Es la cruz pesada y permanente que sostenemos los menorquines en nuestro tránsito hacia la consecución de esa utópica normalidad que nos permita desplazarnos con los mismos recursos que lo hacen los ciudadanos de Mallorca, Canarias o la Península.
No transcurre más de un semestre en el que no aparezca cualquier otro palo que obstruye la rueda de nuestra indispensable movilidad, limitada al transporte aéreo, preferentemente, y al marítimo para salir y entrar de la Isla.
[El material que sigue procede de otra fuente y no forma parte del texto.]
Background: an optimization exercise with open tools, aiming at small area and a short achievable clock period. Do not read the settings as production practice. RTL that was checked went through simulation tests only; none was proved equivalent to the original. Power is estimated from default activity; no workload was simulated.

// cpu_top
module cpu_top (
	input  logic                i_clk,
	input  logic                i_rst_n,
	input  cpu_pkg::instr_t     i_instr,
	output cpu_pkg::pc_t        o_pc,
	output logic                o_dmem_we,
	output cpu_pkg::dmem_addr_t o_dmem_addr,
	output cpu_pkg::word_t      o_dmem_wdata,
	output cpu_pkg::status_t    o_status
);
Settings: LEC_CHECK=0, CAP_MARGIN=20, CORE_MARGIN=2, CORE_UTILIZATION=60, PLACE_DENSITY=0.7, SETUP_SLACK_MARGIN=5, SLEW_MARGIN=20, SYNTH_HIERARCHICAL=1, SYNTH_MEMORY_MAX_BITS=16384, SYNTH_MINIMUM_KEEP_SIZE=0; clock period 16.0 ns.
standard.sh (not shown) runs the stock make flow with config.mk's settings and CLKGATE_MAP_FILE= SYNTH_SCRIPT=/design/flow/synth_recipe.tcl, a recipe that flattens the netlist after the stock synthesis.
==> flow/flow/run.sh <==
#!/bin/bash
# The standard layout with these changes: synthesis sees a strong driver
# and a light load on each module port, so it leaves cells at their smallest
# size; resizing may change a cell's footprint; port buffers are buf_4; timing
# repair aims at a larger setup margin; the clock tree uses clkbuf_8 without
# dummy loads.
set -euo pipefail
bash standard.sh \
  ABC_LOAD_IN_FF=1 \
  ABC_DRIVER_CELL=sky130_fd_sc_hd__buf_4 \
  MATCH_CELL_FOOTPRINT=0 \
  SETUP_SLACK_MARGIN=8 \
  TNS_END_PERCENT=20 \
  BUFFER_PORTS_ARGS="-buffer_cell sky130_fd_sc_hd__buf_4" \
  CTS_ARGS="-sink_clustering_enable -repair_clock_nets -dont_use_dummy_load -buf_list sky130_fd_sc_hd__clkbuf_8 -sink_clustering_size 16 -sink_clustering_max_diameter 70" \
  finish > make.log 2>&1
Rerun with:
--- a/flow/flow/run.sh
+++ b/flow/flow/run.sh
@@ -10,5 +10,5 @@
   ABC_DRIVER_CELL=sky130_fd_sc_hd__buf_4 \
   MATCH_CELL_FOOTPRINT=0 \
-  SETUP_SLACK_MARGIN=8 \
+  SETUP_SLACK_MARGIN=7 \
   TNS_END_PERCENT=20 \
   BUFFER_PORTS_ARGS="-buffer_cell sky130_fd_sc_hd__buf_4" \
--- a/flow/config.mk
+++ b/flow/config.mk
@@ -8,6 +8,6 @@
 export CAP_MARGIN = 20
 export CORE_MARGIN = 2
-export CORE_UTILIZATION = 60
-export PLACE_DENSITY = 0.7
+export CORE_UTILIZATION = 50
+export PLACE_DENSITY = 0.8
 export SETUP_SLACK_MARGIN = 5
 export SLEW_MARGIN = 20
The changed run finished clean.
Core utilization went down by 12 points.
Sequential cell count stays the same.
Worst setup slack got worse by 22 ps.
Power is about the same.
Final cell count increases by 4.2%.
Hold slack improves by 7.2 ps.
Cell area shrinks by about 0.56%.
Via count went up by about 2.2%.
Combinational power stays flat.
This is an optimization exercise on Yosys and OpenROAD, whose aim is small area, a short achievable clock period and few clock cycles per item, not a production implementation. RTL that was checked went through simulation tests only; none was proved equivalent to the original. No functional check of the RTL was part of run 1. Power and IR drop assume default switching activity.

==> flow/design.v (outline; a module is shown in full before it is edited, if it fits) <==
// module alu_pre: 35 lines
// module alu_stage1: 1065 lines
// module alu_stage2: 199 lines
// module pipelined_alu: 119 lines
module pipelined_alu (
  input  logic        clk,
  input  logic        rst,
  input  logic        in_valid,
  output logic        in_ready,
  input  logic [3:0]  op,
  input  logic [31:0] a,
  input  logic [31:0] b,
  output logic        out_valid,
  input  logic        out_ready,
  output logic [31:0] res,
  output logic [3:0]  flags,
  output logic [15:0] illegal_cnt
);
  // ...
==> flow/run.sh <==
#!/bin/bash
# synth_recipe.tcl (not shown) runs the flow's synth.tcl, then flattens the netlist and writes it again
# the make line also repeats each setting of config.mk as NAME=value (left out here)
make -C /OpenROAD-flow-scripts/flow DESIGN_CONFIG=/design/flow/config.mk WORK_HOME=/design/flow/orfs CLKGATE_MAP_FILE= SYNTH_SCRIPT=/design/flow/synth_recipe.tcl finish
==> flow/config.mk <==
export PLATFORM = sky130hd
export DESIGN_NAME = pipelined_alu
export DESIGN_NICKNAME = pipelined_alu
export VERILOG_FILES = /design/flow/design.v
export SDC_FILE = /design/flow/constraint.sdc
export NUM_CORES = 4
export LEC_CHECK = 0
export CAP_MARGIN = 20
export CORE_MARGIN = 2
export CORE_UTILIZATION = 40
export SETUP_SLACK_MARGIN = 5
export SLEW_MARGIN = 20
==> flow/constraint.sdc <==
create_clock -name core_clock -period 9.0 [get_ports {clk}]
set_input_delay 1.8000 -clock core_clock [delete_from_list [all_inputs] [get_ports {clk}]]
set_output_delay 1.8000 -clock core_clock [all_outputs]
set_load 0.01 [all_outputs]
==> results.cfg, run 1 <==
[synthesis]
muxShareOfSynthArea_pct = 3.15
synthAdderAreaFrac_pct = 22.0
yosysTopAreaCell = edfxtp_1
synth_cell_types = 66

[worst_setup_path]
cp-startpoint = out_ready
cp_slowest_cell = or2_4
r2r_end = cut1[15]
cp-endpoint = in_ready
worstSetupPathType = input pin to output pin

[run_status]
status = complete, no violations

[cts]
clk_pin_slew_ns = 0.05
h-tree-depth = 1

[power]
seqPwrFrac_pct = 23.6
total_leakage_power_nw = 11.9
sw_frac_of_total_pct = 44.7
p_comb_share_pct = 64.6

[die]
rows = 91
coreArea_sq_um = 61900

[place]
placed_cell_area_sq_um = 27200
dp_hpwl_microns = 59900

[timing]
fin_ws_ns = 4.98
finalMaxSlewViolations = 0
clock_skew_ns = 0.0118
tightest_slew_ns = 1.03
max_slew_margin_pct = 31.2

[final_layout]
num-multi-input-gates = 1795
buffers = 258
nets = 3023

[detailed_routing]
final_antenna_net_count = 0

[hold_path]
worstHoldPathCells = 0
Context: an optimization exercise on an open-source flow, tuned for a short achievable clock period. The choices shown serve that exercise and are no tape-out recipe.
Only simulation tests tie the RTL to the original design; equivalence was not proved.
Power is estimated from default activity; no workload was simulated.

==> lagoon: inputs <==
Design icmp_echo_reply_parser, start of the top module:
module icmp_echo_reply_parser (
    input  logic                                i_clk,
    input  logic                                i_rst_n,
    input  logic                                i_valid,
    output logic                                o_ready,
    input  icmp_pkg::t_in                       i_data,
    output logic                                o_valid,
    input  logic                                i_ready,
    output icmp_pkg::t_out                      o_data,
    input  logic                                i_cfg_we,
    input  logic [icmp_pkg::CFG_IDX_W-1:0]      i_cfg_idx,
    input  logic [icmp_pkg::CFG_DATA_W-1:0]     i_cfg_data
);
Settings: LEC_CHECK=0, CAP_MARGIN=20, CORE_MARGIN=2, CORE_UTILIZATION=40, SETUP_SLACK_MARGIN=3.9, SLEW_MARGIN=20; clock period 6.0 ns.
run.sh (not shown) runs the stock make flow with config.mk's settings and CLKGATE_MAP_FILE= SYNTH_SCRIPT=/design/flow/synth_recipe.tcl, a recipe that flattens the netlist after the stock synthesis.
==> garnet (differences from lagoon) <==
--- a/flow/design.v
+++ b/flow/design.v
@@ -72,56 +72,114 @@
         logic [31:0]      send_sec;
         logic [31:0]      send_usec;
         logic [31:0]      recv_sec;
         logic [19:0]      recv_usec;
     } t_job;
 endpackage
+module icmp_blk_pre #(
+    parameter int W = 32,
+    parameter int B = 4
+) (
+    input  logic [W-1:0]   i_p,
+    input  logic [W-1:0]   i_g,
+    output logic [W-1:0]   o_s0,
+    output logic [W-1:0]   o_s1,
+    output logic [W/B-1:0] o_bg,
+    output logic [W/B-1:0] o_bp
+);
+    always_comb begin
+        for (int j = 0; j < W / B; j++) begin
+            for (int i = j * B; i <= (j + 1) * B; i++) begin
+                logic c0, pa;
+                c0 = 1'b0;
+                pa = 1'b1;
+                for (int m = i - 1; m >= j * B; m--) begin
+                    c0 = c0 | (pa & i_g[m]);
+                    pa = pa & i_p[m];
+                end
+                if (i < (j + 1) * B) begin
+                    o_s0[i] = i_p[i] ^ c0;
+                    o_s1[i] = i_p[i] ^ (c0 | pa);
+                end else begin
+                    o_bg[j] = c0;
+                    o_bp[j] = c0 | pa;
+                end
+            end
+        end
+    end
+endmodule
+module icmp_blk_sum #(
+    parameter int W = 32,
+    parameter int B = 4
+) (
+    input  logic [W-1:0]   i_s0,
+    input  logic [W-1:0]   i_s1,
+    input  logic [W/B-1:0] i_bg,
+    input  logic [W/B-1:0] i_bp,
+    input  logic           i_c,
+    output logic [W-1:0]   o_s,
+    output logic           o_c
+);
+    localparam int N = W / B;
+    logic [N-1:0] gg, pp;
+    logic [N:0]   cin;
+    icmp_prefix #(.W(N)) u_pfx (.i_p(i_bp), .i_g(i_bg), .o_g(gg), .o_p(pp));
+    always_comb begin
+        cin[0] = i_c;
+        for (int j = 1; j <= N; j++) cin[j] = gg[j-1] | (pp[j-1] & i_c);
+        for (int j = 0; j < N; j++) begin
+            o_s[j*B +: B] = cin[j] ? i_s1[j*B +: B] : i_s0[j*B +: B];
+        end
+        o_c = cin[N];
+    end
+endmodule
 module icmp_rtt (
-    input  logic [31:0] i_sp,
-    input  logic [31:0] i_sg,
-    input  logic [19:0] i_dp,
-    input  logic [19:0] i_dg,
-    input  logic [19:0] i_ep,
-    input  logic [19:0] i_eg,
+    input  logic [31:0] i_s_s0,
+    input  logic [31:0] i_s_s1,
+    input  logic [7:0]  i_s_bg,
+    input  logic [7:0]  i_s_bp,
+    input  logic [19:0] i_d_s0,
+    input  logic [19:0] i_d_s1,
+    input  logic [4:0]  i_d_bg,
+    input  logic [4:0]  i_d_bp,
+    input  logic [19:0] i_e_s0,
+    input  logic [19:0] i_e_s1,
+    input  logic [4:0]  i_e_bg,
+    input  logic [4:0]  i_e_bp,
     input  logic        i_hb,
     input  logic        i_nn,
     output logic [31:0] o_sec,
     output logic [19:0] o_usec
 );
-    logic [31:0] s_gg, s_pp;
-    logic [19:0] d_gg, d_pp;
-    logic [19:0] e_gg, e_pp;
+    logic        d_co, e_co, s_co;
     logic        borrow;
     logic [19:0] d_sum, e_sum;
-    icmp_prefix #(.W(32)) u_s (.i_p(i_sp), .i_g(i_sg), .o_g(s_gg), .o_p(s_pp));
-    icmp_prefix #(.W(20)) u_d (.i_p(i_dp), .i_g(i_dg), .o_g(d_gg), .o_p(d_pp));
-    icmp_prefix #(.W(20)) u_e (.i_p(i_ep), .i_g(i_eg), .o_g(e_gg), .o_p(e_pp));
-    always_comb begin
-        borrow = i_hb || (i_nn && !(d_gg[19] || d_pp[19]));
-        o_sec[0] = i_sp[0] ^ !borrow;
-        for (int i = 1; i < 32; i++) begin
-            o_sec[i] = i_sp[i] ^ (s_gg[i-1] || (s_pp[i-1] && !borrow));
-        end
-        d_sum[0] = !i_dp[0];
-        e_sum[0] = i_ep[0];
-        for (int i = 1; i < 20; i++) begin
-            d_sum[i] = i_dp[i] ^ (d_gg[i-1] || d_pp[i-1]);
-            e_sum[i] = i_ep[i] ^ e_gg[i-1];
-        end
-        o_usec = borrow ? e_sum : d_sum;
-    end
+    icmp_blk_sum #(.W(20)) u_d (
+        .i_s0(i_d_s0), .i_s1(i_d_s1), .i_bg(i_d_bg), .i_bp(i_d_bp),
+        .i_c(1'b1), .o_s(d_sum), .o_c(d_co)
+    );
+    icmp_blk_sum #(.W(20)) u_e (
+        .i_s0(i_e_s0), .i_s1(i_e_s1), .i_bg(i_e_bg), .i_bp(i_e_bp),
+        .i_c(1'b0), .o_s(e_sum), .o_c(e_co)
+    );
+    assign borrow = i_hb || (i_nn && !d_co);
+    icmp_blk_sum #(.W(32)) u_s (
+        .i_s0(i_s_s0), .i_s1(i_s_s1), .i_bg(i_s_bg), .i_bp(i_s_bp),
+        .i_c(!borrow), .o_s(o_sec), .o_c(s_co)
+    );
+    assign o_usec = borrow ? e_sum : d_sum;
 endmodule
 module icmp_prefix #(
     parameter int W = 32
 ) (
     input  logic [W-1:0] i_p,
     input  logic [W-1:0] i_g,
     output logic [W-1:0] o_g,
     output logic [W-1:0] o_p
 );
-    localparam int L = $clog2(W);
+    localparam int L = (W > 1) ? $clog2(W) : 1;
     logic [W-1:0] g [L+1];
     logic [W-1:0] p [L+1];
     assign g[0] = i_g;
     assign p[0] = i_p;
     for (genvar l = 0; l < L; l++) begin : g_lvl
         for (genvar i = 0; i < W; i++) begin : g_bit
@@ -303,25 +361,44 @@
         x_ep = e_s ^ {e_c[18:0], 1'b0};
         x_eg = e_s & {e_c[18:0], 1'b0};
         su_top = d_su[31:24];
         x_nn   = !su_top[7];
         x_hb   = x_nn && ((|su_top[6:0]) || (|a_su[23:20]));
     end
+    logic [31:0] x_s_s0, x_s_s1;
+    logic [7:0]  x_s_bg, x_s_bp;
+    logic [19:0] x_d_s0, x_d_s1, x_e_s0, x_e_s1;
+    logic [4:0]  x_d_bg, x_d_bp, x_e_bg, x_e_bp;
+    icmp_blk_pre #(.W(32)) u_pre_s (
+        .i_p(x_sp), .i_g(x_sg), .o_s0(x_s_s0), .o_s1(x_s_s1), .o_bg(x_s_bg), .o_bp(x_s_bp)
+    );
+    icmp_blk_pre #(.W(20)) u_pre_d (
+        .i_p(x_dp), .i_g(x_dg), .o_s0(x_d_s0), .o_s1(x_d_s1), .o_bg(x_d_bg), .o_bp(x_d_bp)
+    );
+    icmp_blk_pre #(.W(20)) u_pre_e (
+        .i_p(x_ep), .i_g(x_eg), .o_s0(x_e_s0), .o_s1(x_e_s1), .o_bg(x_e_bg), .o_bp(x_e_bp)
+    );
     logic [1:0]  s_kind [NS];
     logic [10:0] s_ilen [NS];
     logic [7:0]  s_type [NS];
     logic [7:0]  s_code [NS];
     logic [15:0] s_seq  [NS];
     logic [7:0]  s_ttl  [NS];
     logic        s_echo [NS];
-    logic [31:0] s_sp   [NS];
-    logic [31:0] s_sg   [NS];
-    logic [19:0] s_dp   [NS];
-    logic [19:0] s_dg   [NS];
-    logic [19:0] s_ep   [NS];
-    logic [19:0] s_eg   [NS];
+    logic [31:0] s_s_s0 [NS];
+    logic [31:0] s_s_s1 [NS];
+    logic [7:0]  s_s_bg [NS];
+    logic [7:0]  s_s_bp [NS];
+    logic [19:0] s_d_s0 [NS];
+    logic [19:0] s_d_s1 [NS];
+    logic [4:0]  s_d_bg [NS];
+    logic [4:0]  s_d_bp [NS];
+    logic [19:0] s_e_s0 [NS];
+    logic [19:0] s_e_s1 [NS];
+    logic [4:0]  s_e_bg [NS];
+    logic [4:0]  s_e_bp [NS];
     logic        s_hb   [NS];
     logic        s_nn   [NS];
     logic [31:0] rtt_sec  [NS];
     logic [19:0] rtt_usec [NS];
     for (genvar k = 0; k < NS; k++) begin : g_slot
         always_ff @(posedge i_clk) begin
@@ -331,29 +408,41 @@
                 s_ilen[k] <= c_keep ? r_ilen : 11'd0;
                 s_type[k] <= c_keep ? a_type : 8'd0;
                 s_code[k] <= c_keep ? a_code : 8'd0;
                 s_seq[k]  <= c_echo ? a_seq : 16'd0;
                 s_ttl[k]  <= c_echo ? a_ttl : 8'd0;
                 s_echo[k] <= c_echo;
-                s_sp[k]   <= x_sp;
-                s_sg[k]   <= x_sg;
-                s_dp[k]   <= x_dp;
-                s_dg[k]   <= x_dg;
-                s_ep[k]   <= x_ep;
-                s_eg[k]   <= x_eg;
+                s_s_s0[k] <= x_s_s0;
+                s_s_s1[k] <= x_s_s1;
+                s_s_bg[k] <= x_s_bg;
+                s_s_bp[k] <= x_s_bp;
+                s_d_s0[k] <= x_d_s0;
+                s_d_s1[k] <= x_d_s1;
+                s_d_bg[k] <= x_d_bg;
+                s_d_bp[k] <= x_d_bp;
+                s_e_s0[k] <= x_e_s0;
+                s_e_s1[k] <= x_e_s1;
+                s_e_bg[k] <= x_e_bg;
+                s_e_bp[k] <= x_e_bp;
                 s_hb[k]   <= x_hb;
                 s_nn[k]   <= x_nn;
             end
         end
         icmp_rtt u_rtt (
-            .i_sp   (s_sp[k]),
-            .i_sg   (s_sg[k]),
-            .i_dp   (s_dp[k]),
-            .i_dg   (s_dg[k]),
-            .i_ep   (s_ep[k]),
-            .i_eg   (s_eg[k]),
+            .i_s_s0 (s_s_s0[k]),
+            .i_s_s1 (s_s_s1[k]),
+            .i_s_bg (s_s_bg[k]),
+            .i_s_bp (s_s_bp[k]),
+            .i_d_s0 (s_d_s0[k]),
+            .i_d_s1 (s_d_s1[k]),
+            .i_d_bg (s_d_bg[k]),
+            .i_d_bp (s_d_bp[k]),
+            .i_e_s0 (s_e_s0[k]),
+            .i_e_s1 (s_e_s1[k]),
+            .i_e_bg (s_e_bg[k]),
+            .i_e_bp (s_e_bp[k]),
             .i_hb   (s_hb[k]),
             .i_nn   (s_nn[k]),
             .o_sec  (rtt_sec[k]),
             .o_usec (rtt_usec[k])
         );
     end
==> comparison table <==
Sequential cell area: garnet 33800 µm²; lagoon 30900 µm²
Global-route wire length before repair: garnet 178000 µm; lagoon 192000 µm
Count of buffering cells on the critical path with inverters included: garnet 1; lagoon 2
Vert. Die Dim: garnet 344 µm; lagoon 342 µm
Mapped cell area: garnet 46200 µm²; lagoon 45700 µm²
Worst endpoint required time: garnet 4.80 ns; lagoon 6.66 ns
Maximum clock frequency: garnet 412 MHz; lagoon 311 MHz
P_comb: garnet 1.41 mW; lagoon 1.33 mW
Status: garnet finished clean; lagoon finished clean
Number of diodes: garnet 1; lagoon 0
Total CTS buffers: garnet 120; lagoon 111
Final critical-path required period: garnet 2.43 ns; lagoon 3.21 ns
Buffering overhead: garnet 7.22%; lagoon 7.75%
Synthesized-area fraction occupied by adder cells: garnet 3.67%; lagoon 2.55%
M2 GR Usage: garnet 34.5%; lagoon 35.2%
Placement-stage cell area: garnet 51400 µm²; lagoon 50500 µm²
Number of vias in the routed layout: garnet 26800; lagoon 30600
Slack of the worst reg-to-reg path: garnet 3.59 ns; lagoon 2.79 ns
Summed area of non-filler cells in the final layout: garnet 59900 µm²; lagoon 58500 µm²
Worst-Margin Slew: garnet 1.25 ns; lagoon 0.899 ns
Net Count, Synth: garnet 3169; lagoon 3663
Dpl cells: garnet 4595; lagoon 5121
Largest fanout on the critical path: garnet 1; lagoon 5
Number of enable flip-flop cells after synthesis: garnet 1011; lagoon 915
Total number of clock tree sinks: garnet 1171; lagoon 1075

==> re-timing with driven ports <==
No port has a modelled driver above. Below, the same layouts with a new extraction and two added sets of constraints.
Step 1 (the two cells are an assumption about what drives the block):
set clk [get_ports {i_clk}]
set_driving_cell -lib_cell sky130_fd_sc_hd__clkbuf_16 $clk
set_driving_cell -lib_cell sky130_fd_sc_hd__buf_2 [delete_from_list [all_inputs] $clk]
Step 2 adds t to the input delays and takes it off the output delays; t is the mean of the earliest and latest rising clock arrival at the registers after step 1. Input paths then give back, and output paths get back, about the clock's delay inside the block.
a / b / c = ideal ports / drivers / drivers and shift; a / b = the first two.
run | t, ns | setup WS [ns] | worst register clock-pin slew, ns | worst slew at a driven data input, ns
lagoon | 0.782 | 2.789 / 2.789 / 2.732 | 0.07 / 0.07 | 0.16
garnet | 0.781 | 3.574 / 3.499 / 2.934 | 0.07 / 0.07 | 0.13
After both steps every run listed still meets setup and hold. For garnet, which loses most, drivers alone change the setup slack by -0.075 ns; drivers and shift together by -0.640 ns.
Cuando no se trata del incremento del precio de los billetes a partir de esos incomprensibles algoritmos a los que se acogen las compañías para justificarlos y rentabilizar todavía más el descuento de residente, aparece la falta de plazas y frecuencias en rutas de primera necesidad para quienes residimos en este territorio.
¿Y qué decir de cuando llegan las fechas más señaladas, la Navidad por ejemplo, y por arte de birlibirloque las tarifas en la conexión con Barcelona o la capital se agigantan? Se asume entonces con resignación el consiguiente perjuicio para los que viven fuera de la Isla o los que pretenden viajar fuera. Es un calvario.
No basta con que la OSP para volar a Madrid, cuando llega el pleno otoño, sea una chapuza año tras año porque los dos únicos vuelos directos se saturan entre el empresariado insular y el turismo senior, sino que ahora esa deficiencia lamentable también se está manifestando en la conexión con Mallorca a primera hora de la mañana. La incidencia afecta al ocio, por supuesto, pero lo que es más grave, incide de lleno en los viajes por motivos médicos o profesionales a Palma. Era lo que nos faltaba.
Y así pasa el tiempo y la categoría de los menorquines se resiente, en comparación con la de otras provincias y comunidades, sin que se observe una solución definitiva porque ningún gobierno ha sido capaz de lograr algo tan lógico como imprescindible viviendo donde vivimos. Es así de triste pero es así de real.